Collected data »
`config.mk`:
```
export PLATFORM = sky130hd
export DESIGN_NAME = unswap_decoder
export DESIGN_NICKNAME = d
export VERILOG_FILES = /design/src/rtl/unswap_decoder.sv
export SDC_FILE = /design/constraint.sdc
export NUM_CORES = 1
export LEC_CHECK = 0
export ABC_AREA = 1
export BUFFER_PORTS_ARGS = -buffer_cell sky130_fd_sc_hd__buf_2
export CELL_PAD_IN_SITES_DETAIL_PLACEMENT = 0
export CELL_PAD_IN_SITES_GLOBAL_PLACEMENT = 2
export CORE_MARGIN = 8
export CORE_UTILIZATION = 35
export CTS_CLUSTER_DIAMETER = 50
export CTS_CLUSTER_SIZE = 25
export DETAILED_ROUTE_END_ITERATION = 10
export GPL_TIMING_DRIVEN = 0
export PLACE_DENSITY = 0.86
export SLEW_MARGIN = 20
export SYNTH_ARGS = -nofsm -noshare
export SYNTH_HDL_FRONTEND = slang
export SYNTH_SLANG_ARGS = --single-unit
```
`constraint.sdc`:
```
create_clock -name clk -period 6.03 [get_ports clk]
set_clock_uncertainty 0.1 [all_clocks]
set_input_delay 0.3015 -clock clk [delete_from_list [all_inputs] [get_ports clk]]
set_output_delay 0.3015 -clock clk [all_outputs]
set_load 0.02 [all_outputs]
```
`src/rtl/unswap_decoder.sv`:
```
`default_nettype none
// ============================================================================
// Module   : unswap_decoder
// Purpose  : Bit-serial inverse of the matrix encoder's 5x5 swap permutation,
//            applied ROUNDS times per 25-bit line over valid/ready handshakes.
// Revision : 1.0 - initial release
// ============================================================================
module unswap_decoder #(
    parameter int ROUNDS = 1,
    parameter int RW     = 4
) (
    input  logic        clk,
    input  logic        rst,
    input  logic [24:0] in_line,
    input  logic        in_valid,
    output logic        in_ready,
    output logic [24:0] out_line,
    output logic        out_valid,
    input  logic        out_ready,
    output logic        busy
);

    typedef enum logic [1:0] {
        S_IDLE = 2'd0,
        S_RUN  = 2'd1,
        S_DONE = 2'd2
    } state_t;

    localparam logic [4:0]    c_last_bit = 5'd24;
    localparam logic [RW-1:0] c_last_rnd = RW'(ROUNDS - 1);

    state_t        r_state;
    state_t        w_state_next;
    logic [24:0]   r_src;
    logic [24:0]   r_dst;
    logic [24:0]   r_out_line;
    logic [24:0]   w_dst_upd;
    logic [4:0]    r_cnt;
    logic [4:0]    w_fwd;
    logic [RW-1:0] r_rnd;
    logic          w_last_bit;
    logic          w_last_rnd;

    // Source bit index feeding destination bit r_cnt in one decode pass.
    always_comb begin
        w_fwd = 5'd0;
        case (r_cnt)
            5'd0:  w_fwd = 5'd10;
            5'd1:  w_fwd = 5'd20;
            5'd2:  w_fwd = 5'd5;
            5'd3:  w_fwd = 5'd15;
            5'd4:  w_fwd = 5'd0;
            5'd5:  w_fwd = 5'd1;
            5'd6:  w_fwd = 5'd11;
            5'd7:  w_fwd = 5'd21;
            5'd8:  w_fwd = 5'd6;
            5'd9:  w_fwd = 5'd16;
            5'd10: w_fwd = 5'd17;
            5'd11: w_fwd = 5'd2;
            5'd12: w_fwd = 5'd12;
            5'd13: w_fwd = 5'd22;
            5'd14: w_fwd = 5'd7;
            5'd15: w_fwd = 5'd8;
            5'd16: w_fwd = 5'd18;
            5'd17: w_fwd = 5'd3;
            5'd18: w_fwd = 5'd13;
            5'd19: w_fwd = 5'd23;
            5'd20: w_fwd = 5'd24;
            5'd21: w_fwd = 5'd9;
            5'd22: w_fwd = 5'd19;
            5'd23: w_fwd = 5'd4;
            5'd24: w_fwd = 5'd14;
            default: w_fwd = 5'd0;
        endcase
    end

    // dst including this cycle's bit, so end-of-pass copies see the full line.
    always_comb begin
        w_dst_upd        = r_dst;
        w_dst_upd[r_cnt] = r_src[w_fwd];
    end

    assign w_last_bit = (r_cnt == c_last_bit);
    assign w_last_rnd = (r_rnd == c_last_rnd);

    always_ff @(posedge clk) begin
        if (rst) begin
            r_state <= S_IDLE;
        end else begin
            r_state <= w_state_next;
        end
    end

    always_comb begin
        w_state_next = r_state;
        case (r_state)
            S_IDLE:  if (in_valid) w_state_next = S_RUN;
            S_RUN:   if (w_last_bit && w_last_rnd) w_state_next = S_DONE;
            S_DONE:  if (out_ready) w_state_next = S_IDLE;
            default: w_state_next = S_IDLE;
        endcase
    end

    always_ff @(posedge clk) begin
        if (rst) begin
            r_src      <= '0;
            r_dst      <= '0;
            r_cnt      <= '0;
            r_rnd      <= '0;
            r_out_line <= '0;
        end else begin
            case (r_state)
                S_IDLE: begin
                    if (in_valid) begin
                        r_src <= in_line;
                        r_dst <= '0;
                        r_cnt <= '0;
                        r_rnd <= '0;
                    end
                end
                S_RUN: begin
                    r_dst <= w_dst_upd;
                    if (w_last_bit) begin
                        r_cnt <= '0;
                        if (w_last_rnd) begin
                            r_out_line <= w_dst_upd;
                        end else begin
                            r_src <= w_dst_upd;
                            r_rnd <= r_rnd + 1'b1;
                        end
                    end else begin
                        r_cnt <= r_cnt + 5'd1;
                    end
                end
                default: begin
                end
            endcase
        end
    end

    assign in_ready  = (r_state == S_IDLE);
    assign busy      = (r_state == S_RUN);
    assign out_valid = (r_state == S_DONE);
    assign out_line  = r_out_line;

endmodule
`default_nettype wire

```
* * *
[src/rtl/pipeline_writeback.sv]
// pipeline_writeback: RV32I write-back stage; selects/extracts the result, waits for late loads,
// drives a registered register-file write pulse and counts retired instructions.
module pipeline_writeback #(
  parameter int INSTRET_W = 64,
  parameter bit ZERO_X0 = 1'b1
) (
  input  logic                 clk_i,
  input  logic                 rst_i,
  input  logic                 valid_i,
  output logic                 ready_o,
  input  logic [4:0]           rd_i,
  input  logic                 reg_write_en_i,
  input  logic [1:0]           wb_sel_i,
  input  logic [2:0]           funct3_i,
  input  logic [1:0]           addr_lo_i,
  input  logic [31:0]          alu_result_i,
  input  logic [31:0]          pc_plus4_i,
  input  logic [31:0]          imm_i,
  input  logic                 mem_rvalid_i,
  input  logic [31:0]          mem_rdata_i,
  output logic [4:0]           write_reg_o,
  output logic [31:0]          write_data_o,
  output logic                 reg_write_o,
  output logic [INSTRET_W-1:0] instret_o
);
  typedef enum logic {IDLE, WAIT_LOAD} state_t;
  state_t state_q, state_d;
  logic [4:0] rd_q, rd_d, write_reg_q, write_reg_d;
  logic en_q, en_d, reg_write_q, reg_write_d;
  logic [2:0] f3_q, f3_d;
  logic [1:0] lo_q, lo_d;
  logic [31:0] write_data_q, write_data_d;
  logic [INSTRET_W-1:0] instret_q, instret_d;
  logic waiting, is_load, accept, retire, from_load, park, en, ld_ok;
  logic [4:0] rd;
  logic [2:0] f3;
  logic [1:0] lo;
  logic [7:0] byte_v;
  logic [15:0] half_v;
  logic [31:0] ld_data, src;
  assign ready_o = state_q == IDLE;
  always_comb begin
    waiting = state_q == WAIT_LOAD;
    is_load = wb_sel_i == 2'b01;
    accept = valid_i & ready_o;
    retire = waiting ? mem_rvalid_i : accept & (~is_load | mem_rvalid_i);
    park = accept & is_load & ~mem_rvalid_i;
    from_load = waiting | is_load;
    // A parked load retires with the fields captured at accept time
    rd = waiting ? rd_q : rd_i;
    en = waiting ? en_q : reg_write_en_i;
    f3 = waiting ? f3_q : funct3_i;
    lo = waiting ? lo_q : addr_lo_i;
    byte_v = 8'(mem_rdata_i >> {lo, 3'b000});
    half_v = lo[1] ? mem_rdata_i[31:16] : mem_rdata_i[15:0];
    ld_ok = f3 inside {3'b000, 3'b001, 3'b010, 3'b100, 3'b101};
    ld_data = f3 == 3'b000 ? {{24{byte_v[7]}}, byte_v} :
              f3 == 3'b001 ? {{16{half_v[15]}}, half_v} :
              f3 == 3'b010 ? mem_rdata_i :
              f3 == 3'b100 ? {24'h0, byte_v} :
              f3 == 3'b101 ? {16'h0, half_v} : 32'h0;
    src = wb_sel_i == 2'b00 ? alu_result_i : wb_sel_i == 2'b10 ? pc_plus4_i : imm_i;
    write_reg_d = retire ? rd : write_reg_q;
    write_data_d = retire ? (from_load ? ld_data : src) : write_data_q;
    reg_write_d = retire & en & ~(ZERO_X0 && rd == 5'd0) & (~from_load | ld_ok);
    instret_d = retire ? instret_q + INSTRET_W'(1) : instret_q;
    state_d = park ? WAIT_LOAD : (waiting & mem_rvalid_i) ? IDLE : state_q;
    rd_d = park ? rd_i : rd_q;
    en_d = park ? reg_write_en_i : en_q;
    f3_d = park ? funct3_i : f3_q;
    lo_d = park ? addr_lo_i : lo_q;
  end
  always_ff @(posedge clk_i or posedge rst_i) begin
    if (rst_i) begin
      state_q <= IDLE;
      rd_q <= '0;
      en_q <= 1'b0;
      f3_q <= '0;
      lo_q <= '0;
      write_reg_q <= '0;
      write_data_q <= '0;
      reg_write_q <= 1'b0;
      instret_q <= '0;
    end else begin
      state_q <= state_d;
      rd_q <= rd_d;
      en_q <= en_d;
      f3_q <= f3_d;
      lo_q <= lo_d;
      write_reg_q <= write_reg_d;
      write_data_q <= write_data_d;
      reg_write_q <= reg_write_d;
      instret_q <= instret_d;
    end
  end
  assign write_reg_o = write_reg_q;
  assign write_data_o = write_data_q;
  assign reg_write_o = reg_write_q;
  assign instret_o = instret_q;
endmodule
---
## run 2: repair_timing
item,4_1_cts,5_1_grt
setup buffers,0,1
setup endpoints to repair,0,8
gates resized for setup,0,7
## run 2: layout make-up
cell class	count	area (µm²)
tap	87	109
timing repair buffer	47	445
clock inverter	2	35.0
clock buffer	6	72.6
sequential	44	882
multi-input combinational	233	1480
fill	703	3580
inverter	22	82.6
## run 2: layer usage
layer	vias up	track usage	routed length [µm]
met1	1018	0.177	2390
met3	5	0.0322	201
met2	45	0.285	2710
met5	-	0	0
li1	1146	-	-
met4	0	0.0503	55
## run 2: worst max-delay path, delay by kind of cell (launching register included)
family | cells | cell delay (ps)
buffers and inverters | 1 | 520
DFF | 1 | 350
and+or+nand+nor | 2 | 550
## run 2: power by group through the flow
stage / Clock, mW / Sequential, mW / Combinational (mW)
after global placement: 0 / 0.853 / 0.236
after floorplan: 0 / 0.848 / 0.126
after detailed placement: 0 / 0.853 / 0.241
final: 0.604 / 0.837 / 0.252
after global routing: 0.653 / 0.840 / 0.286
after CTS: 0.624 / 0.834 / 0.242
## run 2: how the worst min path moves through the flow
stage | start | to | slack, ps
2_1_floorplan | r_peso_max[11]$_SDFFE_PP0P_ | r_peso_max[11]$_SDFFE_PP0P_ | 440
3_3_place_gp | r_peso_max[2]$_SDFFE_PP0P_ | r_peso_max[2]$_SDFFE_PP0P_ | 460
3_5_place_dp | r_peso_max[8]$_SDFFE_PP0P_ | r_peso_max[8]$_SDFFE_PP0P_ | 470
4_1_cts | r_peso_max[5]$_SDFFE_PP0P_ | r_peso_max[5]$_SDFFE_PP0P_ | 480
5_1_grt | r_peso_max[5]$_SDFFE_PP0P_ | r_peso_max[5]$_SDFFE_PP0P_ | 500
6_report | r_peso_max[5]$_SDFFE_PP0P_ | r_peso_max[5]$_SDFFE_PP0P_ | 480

Exercise » Only the lines above from the line containing "5_1_grt | r_peso_max[5]$_SDFFE_PP0P_" through the line containing "6_report | r_peso_max[5]$_SDFFE_PP0P_" should be retyped, exactly and with both ends included.

Answer section »
5_1_grt | r_peso_max[5]$_SDFFE_PP0P_ | r_peso_max[5]$_SDFFE_PP0P_ | 500
6_report | r_peso_max[5]$_SDFFE_PP0P_ | r_peso_max[5]$_SDFFE_PP0P_ | 480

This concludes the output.